Paulina fue una madre para él, en aquellos días de prueba, en que el Apóstol de la independencia cubana recurría a los emigrados para laborar por la libertad de Cuba, al mismo tiempo que cumplía con la misión de unificar los elementos con que habría de contar el nuevo período independentista que se preparaba y que estalló el 24 de febrero de 1895.
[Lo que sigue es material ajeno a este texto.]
[config.mk]
export PLATFORM = sky130hd
export DESIGN_NAME = fetch_stage
export DESIGN_NICKNAME = d
export VERILOG_FILES = /design/src/rtl/riscv_pkg.sv /design/src/rtl/fetch_fifo.sv /design/src/rtl/fetch_stage.sv
export SDC_FILE = /design/constraint.sdc
export NUM_CORES = 1
export LEC_CHECK = 0
export ABC_CLOCK_PERIOD_IN_PS = 10700
export BUFFER_PORTS_ARGS = -buffer_cell sky130_fd_sc_hd__buf_2
export CORE_UTILIZATION = 50
export DETAILED_ROUTE_END_ITERATION = 10
export PLACE_DENSITY = 0.69
export SYNTH_ARGS = -nofsm -noshare
export SYNTH_HDL_FRONTEND = slang
export SYNTH_SLANG_ARGS = --single-unit
[constraint.sdc]
create_clock -name clk -period 10.7 [get_ports clk]
set_input_delay 2.14 -clock clk [delete_from_list [all_inputs] [get_ports clk]]
set_output_delay 2.14 -clock clk [all_outputs]
set_load 0.03 [all_outputs]
[src/rtl/riscv_pkg.sv]
// Shared types and constants for the RV64 subset core front end.
package riscv_pkg;

    localparam int XLEN = 64;

    localparam logic [6:0] OP_R   = 7'b0110011;
    localparam logic [6:0] OP_I   = 7'b0010011;
    localparam logic [6:0] OP_LD  = 7'b0000011;
    localparam logic [6:0] OP_SD  = 7'b0100011;
    localparam logic [6:0] OP_BEQ = 7'b1100011;

    localparam logic [31:0] HALT_INSN = 32'h0;

    typedef struct packed {
        logic [XLEN-1:0] pc;
        logic [31:0]     insn;
    } fetch_pkt_t;

endpackage

[src/rtl/fetch_fifo.sv]
// Prefetch FIFO holding {pc, insn} packets; wrap-around pointers with an extra MSB.
// Flush has priority over push and pop.
module fetch_fifo #(
    parameter int DEPTH = 2,
    parameter int W     = $bits(riscv_pkg::fetch_pkt_t)
) (
    input  logic         clk,
    input  logic         reset,
    input  logic         push,
    input  logic [W-1:0] push_data,
    input  logic         pop,
    input  logic         flush,
    output logic         full,
    output logic         empty,
    output logic [W-1:0] head
);
    localparam int AW = $clog2(DEPTH);

    logic [W-1:0] r_mem [DEPTH];
    logic [AW:0]  r_wr_ptr;
    logic [AW:0]  r_rd_ptr;

    assign empty = (r_wr_ptr == r_rd_ptr);
    assign full  = (r_wr_ptr[AW] != r_rd_ptr[AW]) &&
                   (r_wr_ptr[AW-1:0] == r_rd_ptr[AW-1:0]);
    assign head  = r_mem[r_rd_ptr[AW-1:0]];

    always_ff @(posedge clk) begin
        if (reset || flush) begin
            r_wr_ptr <= '0;
            r_rd_ptr <= '0;
        end else begin
            if (push) begin
                r_wr_ptr <= r_wr_ptr + 1'b1;
            end
            if (pop) begin
                r_rd_ptr <= r_rd_ptr + 1'b1;
            end
        end
    end

    // Storage needs no reset: the pointers decide what is visible.
    always_ff @(posedge clk) begin
        if (push && !flush) begin
            r_mem[r_wr_ptr[AW-1:0]] <= push_data;
        end
    end

endmodule

[src/rtl/fetch_stage.sv]
// Instruction-fetch front end: PC, imem addressing, halt flag and prefetch FIFO.
// Optional PERF_CNT_EN adds saturating cycle/fetch/stall counters.
module fetch_stage #(
    parameter int          XLEN     = riscv_pkg::XLEN,
    parameter int          IMEM_AW  = 5,
    parameter int          DEPTH    = 2,
    parameter logic [63:0] RESET_PC = 64'h0
) (
    input  logic               clk,
    input  logic               reset,
    output logic [IMEM_AW-1:0] imem_addr,
    input  logic [31:0]        imem_rdata,
    output logic               out_valid,
    input  logic               out_ready,
    output logic [31:0]        out_insn,
    output logic [XLEN-1:0]    out_pc,
    input  logic               redirect_valid,
    input  logic [XLEN-1:0]    redirect_pc,
    output logic               halted
`ifdef PERF_CNT_EN
   ,output logic [31:0]        perf_cycles,
    output logic [31:0]        perf_fetched,
    output logic [31:0]        perf_stall
`endif
);
    import riscv_pkg::*;

    logic [XLEN-1:0]    r_pc;
    logic               r_halted;

    logic               w_full;
    logic               w_empty;
    logic [XLEN+31:0]   w_head;
    logic               w_hs;
    logic               w_pop;
    logic               w_push;
    logic               w_oor;
    logic [31:0]        w_insn;
    logic [XLEN-1:0]    w_redirect_aligned;

    assign imem_addr = r_pc[IMEM_AW+1:2];
    assign w_oor     = |r_pc[XLEN-1:IMEM_AW+2];
    assign w_insn    = w_oor ? HALT_INSN : imem_rdata;

    // Redirect wins: a head handshaked in the redirect cycle is not consumed.
    assign w_hs   = !w_empty && out_ready;
    assign w_pop  = w_hs && !redirect_valid;
    assign w_push = !r_halted && !redirect_valid && (!w_full || w_hs);

    assign w_redirect_aligned = redirect_pc & ~{{(XLEN-2){1'b0}}, 2'b11};

    always_ff @(posedge clk) begin
        if (reset) begin
            r_pc     <= XLEN'(RESET_PC);
            r_halted <= 1'b0;
        end else if (redirect_valid) begin
            r_pc     <= w_redirect_aligned;
            r_halted <= 1'b0;
        end else if (w_push) begin
            r_pc <= r_pc + XLEN'(4);
            if (w_insn == HALT_INSN) begin
                r_halted <= 1'b1;
            end
        end
    end

    fetch_fifo #(
        .DEPTH (DEPTH),
        .W     (XLEN + 32)
    ) u_fifo (
        .clk       (clk),
        .reset     (reset),
        .push      (w_push),
        .push_data ({r_pc, w_insn}),
        .pop       (w_pop),
        .flush     (redirect_valid),
        .full      (w_full),
        .empty     (w_empty),
        .head      (w_head)
    );

    assign out_valid = !w_empty;
    assign out_pc    = out_valid ? w_head[XLEN+31:32] : '0;
    assign out_insn  = out_valid ? w_head[31:0] : '0;
    assign halted    = r_halted;

`ifdef PERF_CNT_EN
    logic [31:0] r_perf_cycles;
    logic [31:0] r_perf_fetched;
    logic [31:0] r_perf_stall;

    always_ff @(posedge clk) begin
        if (reset) begin
            r_perf_cycles  <= '0;
            r_perf_fetched <= '0;
            r_perf_stall   <= '0;
        end else begin
            if (!r_halted && r_perf_cycles != 32'hFFFF_FFFF) begin
                r_perf_cycles <= r_perf_cycles + 1'b1;
            end
            if (w_push && r_perf_fetched != 32'hFFFF_FFFF) begin
                r_perf_fetched <= r_perf_fetched + 1'b1;
            end
            if (!r_halted && w_full && !w_hs && r_perf_stall != 32'hFFFF_FFFF) begin
                r_perf_stall <= r_perf_stall + 1'b1;
            end
        end
    end

    assign perf_cycles  = r_perf_cycles;
    assign perf_fetched = r_perf_fetched;
    assign perf_stall   = r_perf_stall;
`endif

endmodule

==> results of run 1 <==
worst register-to-register path: cells and delay by family (launching register included):
family / cells / cell delay (ns)
compound gates: 1 / 0.14
flops: 1 / 0.52
simple gates: 4 / 2.13
metrics by stage:
step / utilization, % / total power [mW]
after floorplan: - / 1.352
after global placement: 56.37 / 1.437
after detailed placement: 56.37 / 1.443
after CTS: 60.38 / 2.384
after global routing: 60.38 / 2.449
final: 60.38 / 2.366
metal layers:
| metal | part of all wire (%) | routed length [µm] |
|---|---|---|
| met3 | 6.6 | 1900 |
| met5 | 0.042 | 12 |
| met4 | 2.6 | 752 |
| met2 | 46 | 13430 |
| met1 | 44 | 12820 |
registers in the layout, indices dropped and copies added, names as in the netlist, named ones only:
register and flops:
u_fifo.r_mem 188, u_fifo.r_wr_ptr 2, halted 1, r_pc 62, u_fifo.r_rd_ptr 2
kinds of logic after synthesis:
family | count (synthesis) | synth area share [%]
flops | 256 | 60.47
mux | 95 | 8.217
fa+ha+maj | 1 | 0.1080
xor+xnor | 37 | 2.797
other cells | 1 | 0.03236
simple gates | 427 | 18.83
compound gates | 98 | 6.716
buf+inv | 78 | 2.829
worst min-delay path by stage:
stage	endpoint	cells past startpoint	slack [ns]	from
3_5_place_dp	u_fifo.r_mem[1][38]	0	0.53	r_pc[6]
4_1_cts	u_fifo.r_mem[1][38]	0	0.54	r_pc[6]
6_report	u_fifo.r_mem[0][72]	0	0.55	r_pc[40]
3_3_place_gp	u_fifo.r_mem[0][72]	0	0.53	r_pc[40]
2_1_floorplan	u_fifo.r_mem[0][43]	0	0.42	r_pc[11]
5_1_grt	u_fifo.r_mem[1][92]	0	0.56	r_pc[60]
synthesized netlist by cell type (5+ instances only):
cell / instances / area (µm²)
xnor2_1: 18 / 157.7
o31ai_1: 13 / 97.59
or4_1: 17 / 127.6
and3_1: 17 / 106.4
buf_4: 7 / 52.55
nor2b_1: 7 / 43.79
nand2_1: 33 / 123.9
a21oi_1: 5 / 25.02
or3_1: 6 / 37.54
dfxtp_1: 68 / 1361
o21ai_0: 5 / 25.02
and2_1: 35 / 219.0
xor2_1: 19 / 166.4
a311oi_1: 16 / 140.1
nand4_1: 43 / 269.0
clkbuf_1: 48 / 180.2
inv_1: 13 / 48.80
edfxtp_1: 188 / 5645
nor3_1: 15 / 75.07
and4_1: 10 / 87.58
mux2i_1: 94 / 940.9
or2_2: 5 / 31.28
nand3_1: 19 / 95.09
nor4_1: 38 / 237.7
nor2_1: 173 / 649.4
buf_1: 7 / 26.28
a211oi_1: 29 / 217.7
cell type report:
cell class,instances,area [µm²],area share [%]
Tap cell,285,356.6,2.601
Clock inverter,16,162.7,1.186
Sequential cell,256,7010,51.13
Timing Repair Buffer,212,1096,7.993
Multi-Input combinational cell,660,4285,31.25
Clock buffer,33,748.2,5.457
Inverter,14,52.55,0.3832
power breakdown:
part | internal [mW] | switching, mW
Combinational | 0.0822 | 0.169
Sequential | 1.12 | 0.0479
Clock | 0.568 | 0.377
==> flow_summary.ini, run 1 <==
[sta]
rsz0062_at_grt = no
setup_ws_ns = 5.558
tns_ns = 0
holdWs_ns = 0.5459
finClkSkew_ns = 0.007822
period_needed_ns = 5.142
finalHoldViolCount = 0
setup_viol = 0
tightest_slew_ns = 1.163
finalCritPeriodShare_pct = 48.05
finalMaxSlewViolations = 0
max_freq_mhz = 194.5
max_slew_margin_pct = 21.97

[synthesis]
yosys_warnings = 0
syn_area_per_cell_um2 = 11.67
synth-seq-cells = 256
ys_types = 53
async_reset_ff_share_pct = 0
synthCells = 993
synth_area_mm2 = 0.01159
ys_seq_area_share_pct = 60.47
synth-edff-count = 188
ys.flop_type = edfxtp_1

[setup_path]
timing.critical_path.to = out_pc[23]
worstPathMaxFanout = 49
crit_path_start_kind = flop
max_stage_delay_ns = 0.89
crit_cells = 4
path_delay_family = buffers and inverters
slowest_stage = dfxtp_4
r2r_end = r_pc[55]
worstPathArrival_ns = 3.00
cp.required_ns = 8.56
path_cells = buf_4, mux2i_1, nor2_1, buf_2
crit_buf_inv = 2
r2r_start = r_pc[19]
critPathKind = reg -> out
r2r_slack_ns = 7.81
r2r_cells = 5
worst_setup_path_end_kind = output port

[route]
first_pass_iters = 5
num_vias = 8777
route.detailed.vias_per_inst = 5.946
wl_per_cell_um = 19.59
drc_errors = 0
drtAntennaViolNets = 0
wirelength_mm = 28.92
drt_iter0_drc = 608

[placed_design]
io_buffers = 198
pre_cts_slack_ns = 6.078
dp.cells = 1427
hpwl_mm = 19.03
dpl_cell_area_mm2 = 0.01280
place_congestion = 0.8751

[cts]
cts.sinks = 256
hold_buffers = 0
root_buffer = clkbuf_16
clock_path_buffers = 3
clk_latency_ns = 0.52
cts.clk_slew.worst_paths_ns = 0.06
cts_setup_buffers = 0
h-tree-depth = 1
cts_tree = done
cts-resized-gates = 0
cts_buffers = 27

[layout]
antenna_cells = 0
final_cells = 1476
layout_commonest_cell = buf_2
drive_gt1_share_pct = 23.01
finalInstanceArea_mm2 = 0.01371
layout_common_cells = 198 x buf_2, 188 x edfxtp_1, 172 x nor2_1
num-nets-final = 1272
fillCellCount = 1872
area_delta_synth_final_pct = 18.33

[global_routing]
grtUsageMet3_pct = 3.390
grt_pass1_vias = 8306
grt_max_degree = 100
antenna_found_initial = 1
grt_pass1_wl_mm = 45.04
overflow = 0
top_usage_layer = met2
track_usage_pct = 24.23
met1_usage_pct = 33.08
grt_util_met2_pct = 39.52

[die]
coreArea_mm2 = 0.02271
die_y_um = 154.2
die_area_mm2 = 0.02379
ios = 203
die_x_um = 154.2
start_util_pct = 51.02
rows = 55

[status]
status = complete, no violations

[power]
ir_drop_uv = 120.1
power_density_mw_per_mm2 = 172.6
leakage_nw = 4.978

[run]
max-cap-violations = 0

[hold_path]
hold_class = reg -> reg
Power figures use the tool's default switching activity.
==> inputs of run 2 (changes only) <==
ABC_CLOCK_PERIOD_IN_PS = 4300   (was 10700)
PLACE_DENSITY = 0.72   (was 0.69)
clock period = 4.3 ns   (was 10.7 ns; I/O delays follow)
==> flow_summary.ini, run 2 (same netlist as run 1, synthesis figures left out) <==
[route]
first_pass_iters = 6
drc_errors = 0
wl_per_cell_um = 19.90
wirelength_mm = 29.43
num_vias = 8829
drtAntennaViolNets = 0
drt_iter0_drc = 720
route.detailed.vias_per_inst = 5.970

[cts]
cts.clk_slew.worst_paths_ns = 0.06
root_buffer = clkbuf_16
cts_buffers = 26
cts_setup_buffers = 0
clock_path_buffers = 3
h-tree-depth = 1
cts_tree = done
cts.sinks = 256
clk_latency_ns = 0.53
hold_buffers = 0
cts-resized-gates = 0

[layout]
final_cells = 1479
area_delta_synth_final_pct = 19.30
num-nets-final = 1275
largest_reg_flops = 188
layout_commonest_cell = buf_2
finalInstanceArea_mm2 = 0.01382
drive_gt1_share_pct = 23.20
layout_common_cells = 198 x buf_2, 188 x edfxtp_1, 172 x nor2_1
antenna_cells = 0
final_util_pct = 60.87
fillCellCount = 1812

[sta]
finalCritPeriodShare_pct = 78.20
finalMaxSlewViolations = 0
tns_ns = 0
period_needed_ns = 3.363
tightest_slew_ns = 1.207
setup_ws_ns = 0.9374
max_freq_mhz = 297.4
max_slew_margin_pct = 19.05
finalHoldViolCount = 0
setup_viol = 0
rsz0062_at_grt = no
finClkSkew_ns = 0.01501

[placed_design]
hpwl_mm = 19.69
dp.cells = 1431
io_buffers = 198
dpl_cell_area_mm2 = 0.01288
place_congestion = 0.9194
pre_cts_slack_ns = 1.358

[die]
coreArea_mm2 = 0.02271
die_y_um = 154.2
start_util_pct = 51.02
die_x_um = 154.2
rows = 55
ios = 203
die_area_mm2 = 0.02379

[power]
leakage_nw = 5.025
power_density_mw_per_mm2 = 431.9
ir_drop_uv = 273.9

[global_routing]
grt_pass1_vias = 8337
grt_util_met2_pct = 39.96
grtUsageMet3_pct = 3.895
antenna_found_initial = 1
grt_max_degree = 61
track_usage_pct = 24.35
top_usage_layer = met2
overflow = 0
met1_usage_pct = 33.37
grt_pass1_wl_mm = 45.32

[setup_path]
worst_setup_path_end_kind = output port
slowest_stage = dfxtp_1
cp.required_ns = 3.44
critPathKind = reg -> out
crit_path_start_kind = flop
worstPathMaxFanout = 42
worstPathArrival_ns = 2.50
path_cells = xor2_1, nor2_4, buf_4, nor2_1, buf_2
max_stage_delay_ns = 0.50

[hold_path]
hold_class = reg -> reg

[run]
max-cap-violations = 0

[status]
status = complete, no violations
==> run 2: cell count changes in the layout (fill, tap and decap cells not counted), sizes merged <==
cell / previous run / this run
buf: 212 / 216
clkbuf: 33 / 39
clkinv: 11 / 5
clkinvlp: 1 / 0
==> run 2: metrics by stage <==
step | hold slack [ns] | total power, mW
final | 0.5378 | 5.970
after global routing | 0.5475 | 6.155
after CTS | 0.5323 | 6.001
after detailed placement | 0.5185 | 3.600
after global placement | 0.5093 | 3.583
after floorplan | 0.4202 | 3.357
==> run 2: power breakdown <==
group          internal (mW)  switching [mW]
clock                   1.50           0.924
combinational          0.209           0.430
sequential              2.79           0.118
total                   4.50            1.47
==> run 2: layout make-up <==
type,instances,area [µm²],area share [%]
sequential,256,7010,50.71
multi-input combinational,660,4298,31.09
timing repair buffer,216,1164,8.418
clock buffer,39,822.0,5.947
tap,285,356.6,2.580
clock inverter,9,120.1,0.8689
inverter,14,52.55,0.3802
==> run 2: path summary, 6_finish.rpt <==
kind	start	endpoint	slack (ns)	cells after the start
setup / recovery	u_fifo.r_wr_ptr[0]	out_pc[39]	0.94	5
hold / removal	r_pc[54]	u_fifo.r_mem[1][86]	0.54	0
setup reg to reg	r_pc[45]	r_pc[55]	1.36	5
hold reg to reg	r_pc[54]	u_fifo.r_mem[1][86]	0.54	0
==> run 2: worst max-delay path: cells and delay by family (launching register included) <==
family	cells	cell delay, ns
xor gates and xnor gates	1	0.21
buffers and inverters	2	0.67
DFF	1	0.50
and+or+nand+nor	2	0.57
==> run 2: routing by layer <==
metal | wire length, µm | up-vias | share of wire (%)
li1 | - | 4121 | -
met1 | 12830 | 4231 | 44
met3 | 2218 | 57 | 7.5
met5 | 13 | - | 0.044
met4 | 675 | 2 | 2.3
met2 | 13690 | 418 | 47
==> inputs of run 3 (changes only) <==
ABC_CLOCK_PERIOD_IN_PS = 3300   (was 4300)
PLACE_DENSITY = 0.69   (was 0.72)
clock period = 3.3 ns   (was 4.3 ns; I/O delays follow)
==> flow_summary.ini, run 3 (same netlist as run 1, synthesis figures left out) <==
[status]
status = complete, no violations

[cts]
cts_setup_buffers = 0
cts_tree = done
cts-resized-gates = 0
cts.clk_slew.worst_paths_ns = 0.06
clk_latency_ns = 0.55
clock_path_buffers = 3
cts.sinks = 256
cts_buffers = 27
root_buffer = clkbuf_16
hold_buffers = 0
h-tree-depth = 1

[route]
drt_iter0_drc = 695
wirelength_mm = 29.36
drtAntennaViolNets = 0
first_pass_iters = 5
num_vias = 8812
route.detailed.vias_per_inst = 5.914
wl_per_cell_um = 19.71
drc_errors = 0

[global_routing]
grt_pass1_wl_mm = 45.20
track_usage_pct = 24.54
overflow = 0
antenna_found_initial = 0
grt_max_degree = 74
grt_pass1_vias = 8325

[sta]
setup_viol = 0
setup_ws_ns = 0.4074
finClkSkew_ns = 0.01555
tightest_slew_ns = 0.9395
finalHoldViolCount = 0
tns_ns = 0
finalCritPeriodShare_pct = 87.65
finalMaxSlewViolations = 0
max_slew_margin_pct = 36.79
period_needed_ns = 2.893
rsz0062_at_grt = no
max_freq_mhz = 345.7
holdWs_ns = 0.3508

[run]
max-cap-violations = 0

[power]
power_density_mw_per_mm2 = 550.3
ir_drop_uv = 326.4
leakage_nw = 5.040

[die]
ios = 203
rows = 55
die_area_mm2 = 0.02379
die_y_um = 154.2
start_util_pct = 51.02
coreArea_mm2 = 0.02271
die_x_um = 154.2

[layout]
drive_gt1_share_pct = 23.77
layout_commonest_cell = buf_2
largest_reg_flops = 188
final_util_pct = 60.96
num-nets-final = 1283
area_delta_synth_final_pct = 19.47
layout_common_cells = 198 x buf_2, 188 x edfxtp_1, 172 x nor2_1

[placed_design]
pre_cts_slack_ns = 0.4993
io_buffers = 198
place_congestion = 0.9664
hpwl_mm = 19.54

[setup_path]
worst_setup_path_end_kind = flop
worstPathArrival_ns = 3.33
worstPathMaxFanout = 10
cp.required_ns = 3.74
critPathKind = reg -> reg
crit_path_start_kind = flop

[hold_path]
hold_class = in -> reg
==> run 3: through the flow <==
step / instance area [µm²] / cells / total power, mW
3_5_place_dp: 12940 / 1438 / 4.700
2_1_floorplan: 11640 / 994 / 4.377
4_1_cts: 13840 / 1488 / 7.671
5_1_grt: 13840 / 1488 / 7.888
6_report: 13840 / 1490 / 7.618
3_3_place_gp: 12940 / 1438 / 4.681
==> run 3: path summary, 6_finish.rpt <==
path | startpoint | slack (ns) | cells past startpoint | end
setup / recovery | r_pc[19] | 0.41 | 5 | r_pc[55]
hold / removal | redirect_pc[53] | 0.35 | 3 | r_pc[53]
setup reg to reg | r_pc[19] | 0.41 | 5 | r_pc[55]
hold reg to reg | r_pc[22] | 0.54 | 0 | u_fifo.r_mem[0][54]
==> run 3: power by group <==
part | total, mW | leakage, nW | internal [mW] | switching (mW)
Combinational | 0.848 | 2.20 | 0.282 | 0.566
Sequential | 3.79 | 2.40 | 3.64 | 0.146
Clock | 2.98 | 0.443 | 1.74 | 1.25
==> run 3: routing by layer <==
layer,vias up,wire [µm],global-route usage [%]
met1,4229,12950,33.76
met4,0,1105,9.524
met2,367,13380,39.37
met5,-,0,0
li1,4143,-,-
met3,73,1932,3.642
==> run 3: final cells by class <==
| type | instances | area, µm² |
|---|---|---|
| tap | 285 | 356.6 |
| clock inverter | 10 | 72.57 |
| antenna | 2 | 5.005 |
| inverter | 14 | 52.55 |
| sequential | 256 | 7012 |
| multi-input combinational | 660 | 4292 |
| timing repair buffer | 223 | 1229 |
| fill | 1881 | 8866 |
| clock buffer | 40 | 824.5 |
==> run 3: critical path, stage by stage (launching register included) <==
cell and delay [ns]:
dfxtp_1 0.48, nand4_1 0.28, nor3_1 0.58, nand4_1 0.52, or4b_2 0.77, o2111a_1 0.14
En la humilde casa de la mujer y de su esposo, pasó Martí días inolvidables, atendido y cuidado por la pareja de emigrados cubanos. Agradecido por tanto afecto, les escribió:: “
“Paulina y Ruperto. Allá les va otro hermano y ustedes saben que sólo llamo así a quien tiene bien ancho y puro el corazón. Estamos en horas de mucha grandeza y dificultad…” Y añadía luego: “Ya ustedes lo saben, estoy levantando la patria a manos puras”. Y terminaba Martí su carta a ellos: “Ni a Paulina ni a Ruperto los recuerdo nunca sin que sienta como una sonrisa en el corazón”.
La insigne patriota a la que Martí consideraba su madre negra y en la que volcó todo su cariño y devoción, murió pobre, ciega y olvidada en La Habana, el 12 de mayo de 1913.